A lump in the neck

Essentials

  • When assessing the aetiology, take into account possible symptoms of infection, the patient’s age and the location of the lump.
  • After acute infection, the lymph nodes in the neck often are bilaterally enlarged. This article deals with situations where the lump has not receded in 2 to 4 weeks or is not clearly associated with other local infection.
  • Also normal lymph nodes (< 1 cm) are often palpable. Even slightly lager symmetrically palpable lymph nodes at the mandibular angles are common and rarely require further investigations.

Children and adolescents

  • Infectious aetiology is common (reactive enlargement of the lymph nodes), see (Enlarged lymph nodes and other neck lumps in children).
  • Consider, among others, EBV infection (mononucleosis) and in unilateral, prolonged lymph node enlargement especially toxoplasma and tularaemia.
  • Symmetrically large lymph nodes at the mandibular angles are frequently encountered and do not usually warrant further investigations.
  • Cervical cysts often appear in adolescence or young adulthood, usually anterior to the sternocleidomastoid muscle (lateral cervical cyst) or at the hyoid bone (medial cervical cyst).
  • Lymphatic malformations are quite rare, and are felt as soft and dough-like changes. They also usually appear in adolescence or young adulthood; in rare cases, they may detected in a newborn.
  • Tumours are rare; malignant tumours more common than benign ones.

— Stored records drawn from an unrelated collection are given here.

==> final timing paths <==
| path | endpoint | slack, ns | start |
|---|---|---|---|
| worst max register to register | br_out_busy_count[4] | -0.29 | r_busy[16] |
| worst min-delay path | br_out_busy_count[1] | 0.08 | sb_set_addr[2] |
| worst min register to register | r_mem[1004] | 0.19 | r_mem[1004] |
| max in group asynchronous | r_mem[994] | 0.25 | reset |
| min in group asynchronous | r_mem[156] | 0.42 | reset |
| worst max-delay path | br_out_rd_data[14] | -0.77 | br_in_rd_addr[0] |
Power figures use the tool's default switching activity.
$ cat config.mk
export PLATFORM = sky130hd
export DESIGN_NAME = uart_tx_flat
export DESIGN_NICKNAME = d
export VERILOG_FILES = /design/src/rtl/uart_pkg.sv /design/src/rtl/uart_tx_if.sv /design/src/rtl/uart_tx.sv /design/src/flat_wrapper.sv
export SDC_FILE = /design/constraint.sdc
export NUM_CORES = 1
export LEC_CHECK = 0
export CAP_MARGIN = 10
export CORE_MARGIN = 10
export CORE_UTILIZATION = 30
export CTS_BUF_LIST = sky130_fd_sc_hd__clkbuf_16
export CTS_CLUSTER_SIZE = 30
export DETAILED_ROUTE_END_ITERATION = 10
export DONT_BUFFER_PORTS = 1
export GPL_TIMING_DRIVEN = 0
export PLACE_DENSITY = 0.55
export SLEW_MARGIN = 20
export SYNTH_ARGS = -nofsm -noshare
export SYNTH_HDL_FRONTEND = slang
export SYNTH_SLANG_ARGS = --single-unit
$ cat constraint.sdc
create_clock -name clk -period 3.5 [get_ports clk]
set_clock_uncertainty 0.2 [all_clocks]
set_input_delay 0.875 -clock clk [delete_from_list [all_inputs] [get_ports clk]]
set_output_delay 0.875 -clock clk [all_outputs]
set_load 0.01 [all_outputs]
===== config.mk =====
export PLATFORM = sky130hd
export DESIGN_NAME = mem_wb_stage
export DESIGN_NICKNAME = d
export VERILOG_FILES = /design/src/rtl/mem_wb_stage.sv
export SDC_FILE = /design/constraint.sdc
export NUM_CORES = 1
export LEC_CHECK = 0
export BUFFER_PORTS_ARGS = -buffer_cell sky130_fd_sc_hd__clkbuf_2
export CORE_ASPECT_RATIO = 0.9
export CORE_UTILIZATION = 50
export CTS_CLUSTER_SIZE = 16
export DETAILED_ROUTE_END_ITERATION = 10
export HOLD_SLACK_MARGIN = 0.06
export PLACE_DENSITY_LB_ADDON = 0.08
export SYNTH_ARGS = -nofsm -noshare
export SYNTH_HDL_FRONTEND = slang
export SYNTH_SLANG_ARGS = --single-unit
export TNS_END_PERCENT = 5

===== constraint.sdc =====
create_clock -name CLK -period 2.45 [get_ports CLK]
set_clock_uncertainty 0.05 [all_clocks]
set_input_delay 0.1225 -clock CLK [delete_from_list [all_inputs] [get_ports CLK]]
set_output_delay 0.1225 -clock CLK [all_outputs]
set_load 0.005 [all_outputs]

Young adults (< 40 years of age)

  • Inflammatory changes are similar to children and adolescents, but the proportion of tumours is higher.
  • Cervical cysts often do not appear before early adulthood.
  • The majority of tumours in the salivary and thyroid glands (Enlarged or nodular thyroid gland) are benign. The diagnosis is confirmed by surgery; imaging studies and cytology may provide hints.
  • The most common malignant tumours are lymphomas, followed in frequency by cancers of the thyroid or salivary glands, and occasionally, metastases of an epidermoid carcinoma of the head and neck.

Adults > 40 years of age

  • A lump in the neck must always be suspected malignant; a considerable proportion of lumps located outside the region of the thyroid or salivary glands are malignant.
  • The most common malignancies are metastases from epidermoid (squamous cell) carcinomas, and lymphomas. An epidermoid carcinoma usually originates from the mucous membranes of the head and neck.
  • Other common malignancies in this region are carcinomas of the thyroid or salivary glands.
  • A lump in the supraclavicular fossa is usually a metastasis from a cancer in some other location.

Investigations

  • All clearly abnormal lumps are referred for further investigations.
  • If the lumps are consistent with enlarged lymph nodes and they have appeared in association with an infection in the throat, they may be followed up for one month without further investigations.
  • In children and adolescents, lumps less than 2 cm in diameter may be followed up until they are clearly reduced in size or have disappeared.
  • The location of a lump or an enlarged lymph node has an essential role when considering the probability of different diagnostic options.

To be noted

  • Local pain
  • Difficulties or pain in swallowing
  • Hoarseness
  • General symptoms (fever, fatigue, weight loss, night sweats, loss of appetite)
  • Travelling history (tuberculosis, fungal infections)
  • Animal contacts (toxoplasma, tularaemia)
  • Possible earlier cancers, excised naevi or tumours in the lips
  • In adults: smoking and excessive use of alcohol

Physical examination

  • Palpation of the neck and face (including bimanual palpation of the floor of the mouth)
  • Otorhinolaryngological examination
  • If the patient has multiple local lumps, examine other lymph node regions (supraclavicular fossae, armpits, groins, and spleen).

Further investigations

  • Ultrasonography + fine-needle biopsy
    • Fine needle biopsy is only suggestive; false negative results are common (patient may have cancer although the finding on fine needle biopsy would be benign).
    • A patient with a clinically suspicious finding must be referred for further investigations despite the result of the fine needle biopsy.
  • Do not perform open biopsy or simple lumpectomy, because a more extensive operation is often indicated already in the primary phase.
  • Other imaging studies are performed as needed first after the examination by a specialist.